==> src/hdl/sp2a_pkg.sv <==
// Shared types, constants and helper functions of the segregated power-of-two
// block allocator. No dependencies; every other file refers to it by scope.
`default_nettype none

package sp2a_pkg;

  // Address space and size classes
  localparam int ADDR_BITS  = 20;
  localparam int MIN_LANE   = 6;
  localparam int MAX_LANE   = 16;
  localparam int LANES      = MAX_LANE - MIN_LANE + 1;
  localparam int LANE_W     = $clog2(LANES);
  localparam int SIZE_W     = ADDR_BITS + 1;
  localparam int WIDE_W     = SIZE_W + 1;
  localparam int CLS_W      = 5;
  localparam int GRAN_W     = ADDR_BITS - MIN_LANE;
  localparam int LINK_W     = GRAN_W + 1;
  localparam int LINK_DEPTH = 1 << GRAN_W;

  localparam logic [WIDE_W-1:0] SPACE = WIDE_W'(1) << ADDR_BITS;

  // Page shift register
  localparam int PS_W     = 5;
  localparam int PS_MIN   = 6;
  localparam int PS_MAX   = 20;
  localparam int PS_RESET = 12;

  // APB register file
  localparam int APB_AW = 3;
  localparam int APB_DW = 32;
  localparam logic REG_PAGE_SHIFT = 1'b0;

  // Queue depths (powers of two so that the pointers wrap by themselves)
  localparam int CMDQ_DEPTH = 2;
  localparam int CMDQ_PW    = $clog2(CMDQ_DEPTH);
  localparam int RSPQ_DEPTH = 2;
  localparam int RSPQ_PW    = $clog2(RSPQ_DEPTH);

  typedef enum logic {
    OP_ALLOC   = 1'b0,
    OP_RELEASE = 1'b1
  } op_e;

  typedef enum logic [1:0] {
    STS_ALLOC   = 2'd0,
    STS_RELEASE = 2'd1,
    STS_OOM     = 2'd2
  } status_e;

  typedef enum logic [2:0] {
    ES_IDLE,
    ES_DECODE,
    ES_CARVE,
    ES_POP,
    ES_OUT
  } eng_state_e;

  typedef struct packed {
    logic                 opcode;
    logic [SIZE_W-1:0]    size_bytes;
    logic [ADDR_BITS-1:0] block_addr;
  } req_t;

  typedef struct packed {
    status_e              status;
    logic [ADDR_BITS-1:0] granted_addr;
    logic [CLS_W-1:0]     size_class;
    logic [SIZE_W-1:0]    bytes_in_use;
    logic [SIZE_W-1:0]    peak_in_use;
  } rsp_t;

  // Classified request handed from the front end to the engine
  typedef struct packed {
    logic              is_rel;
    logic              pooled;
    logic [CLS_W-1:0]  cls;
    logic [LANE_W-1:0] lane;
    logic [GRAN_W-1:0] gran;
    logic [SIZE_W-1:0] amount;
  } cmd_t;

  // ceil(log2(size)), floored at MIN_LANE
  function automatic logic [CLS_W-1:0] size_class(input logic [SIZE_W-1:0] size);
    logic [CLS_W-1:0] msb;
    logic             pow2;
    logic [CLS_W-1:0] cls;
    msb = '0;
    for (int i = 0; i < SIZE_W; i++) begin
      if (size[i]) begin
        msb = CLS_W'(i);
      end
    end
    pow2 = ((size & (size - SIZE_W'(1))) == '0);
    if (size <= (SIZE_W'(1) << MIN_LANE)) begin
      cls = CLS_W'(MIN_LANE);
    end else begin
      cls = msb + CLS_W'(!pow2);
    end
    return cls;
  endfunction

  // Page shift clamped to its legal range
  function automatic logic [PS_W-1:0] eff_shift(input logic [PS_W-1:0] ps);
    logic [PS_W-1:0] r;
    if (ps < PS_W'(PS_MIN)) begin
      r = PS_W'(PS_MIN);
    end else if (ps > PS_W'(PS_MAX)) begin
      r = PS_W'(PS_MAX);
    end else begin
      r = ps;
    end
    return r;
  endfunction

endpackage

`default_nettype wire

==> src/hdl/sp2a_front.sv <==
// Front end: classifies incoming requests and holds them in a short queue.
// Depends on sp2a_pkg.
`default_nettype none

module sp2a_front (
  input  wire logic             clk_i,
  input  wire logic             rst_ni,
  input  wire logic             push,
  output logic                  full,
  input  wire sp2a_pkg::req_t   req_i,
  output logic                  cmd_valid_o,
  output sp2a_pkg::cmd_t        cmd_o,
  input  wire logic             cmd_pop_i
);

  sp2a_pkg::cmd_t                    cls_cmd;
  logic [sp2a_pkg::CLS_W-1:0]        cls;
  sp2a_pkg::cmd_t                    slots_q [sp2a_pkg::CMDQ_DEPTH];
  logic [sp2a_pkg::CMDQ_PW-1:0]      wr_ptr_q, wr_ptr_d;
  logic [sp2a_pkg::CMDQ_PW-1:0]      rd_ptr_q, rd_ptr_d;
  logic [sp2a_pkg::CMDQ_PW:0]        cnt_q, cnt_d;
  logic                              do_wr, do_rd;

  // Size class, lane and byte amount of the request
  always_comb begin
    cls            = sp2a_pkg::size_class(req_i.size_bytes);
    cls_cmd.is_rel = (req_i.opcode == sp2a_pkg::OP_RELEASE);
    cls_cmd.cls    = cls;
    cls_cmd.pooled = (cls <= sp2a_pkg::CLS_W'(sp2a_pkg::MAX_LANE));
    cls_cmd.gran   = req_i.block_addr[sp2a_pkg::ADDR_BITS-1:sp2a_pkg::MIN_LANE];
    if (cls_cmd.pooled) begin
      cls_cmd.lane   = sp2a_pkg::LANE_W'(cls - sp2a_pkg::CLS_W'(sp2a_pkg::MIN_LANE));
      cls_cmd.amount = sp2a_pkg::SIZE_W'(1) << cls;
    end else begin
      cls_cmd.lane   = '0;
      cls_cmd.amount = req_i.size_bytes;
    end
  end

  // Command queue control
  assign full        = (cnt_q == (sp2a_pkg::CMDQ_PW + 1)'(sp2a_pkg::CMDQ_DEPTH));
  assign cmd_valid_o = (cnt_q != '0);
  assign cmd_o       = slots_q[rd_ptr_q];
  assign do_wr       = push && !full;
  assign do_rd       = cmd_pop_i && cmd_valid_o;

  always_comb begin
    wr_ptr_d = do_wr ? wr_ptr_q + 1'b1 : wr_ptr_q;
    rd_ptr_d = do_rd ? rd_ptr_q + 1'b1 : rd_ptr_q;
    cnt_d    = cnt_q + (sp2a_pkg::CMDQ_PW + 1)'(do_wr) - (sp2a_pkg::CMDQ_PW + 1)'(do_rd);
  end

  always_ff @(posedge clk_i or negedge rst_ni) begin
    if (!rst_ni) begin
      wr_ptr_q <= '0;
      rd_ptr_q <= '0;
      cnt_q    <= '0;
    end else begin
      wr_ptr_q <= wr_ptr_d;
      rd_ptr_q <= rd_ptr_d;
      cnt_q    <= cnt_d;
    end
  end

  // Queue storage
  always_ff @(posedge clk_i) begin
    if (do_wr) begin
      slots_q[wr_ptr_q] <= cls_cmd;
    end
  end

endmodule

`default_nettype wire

···

§ **PROBLEM STATEMENT**: Every line of the listing above that includes "opcode" should be copied out.

§ **RESPONSE**:
    logic                 opcode;
    cls_cmd.is_rel = (req_i.opcode == sp2a_pkg::OP_RELEASE);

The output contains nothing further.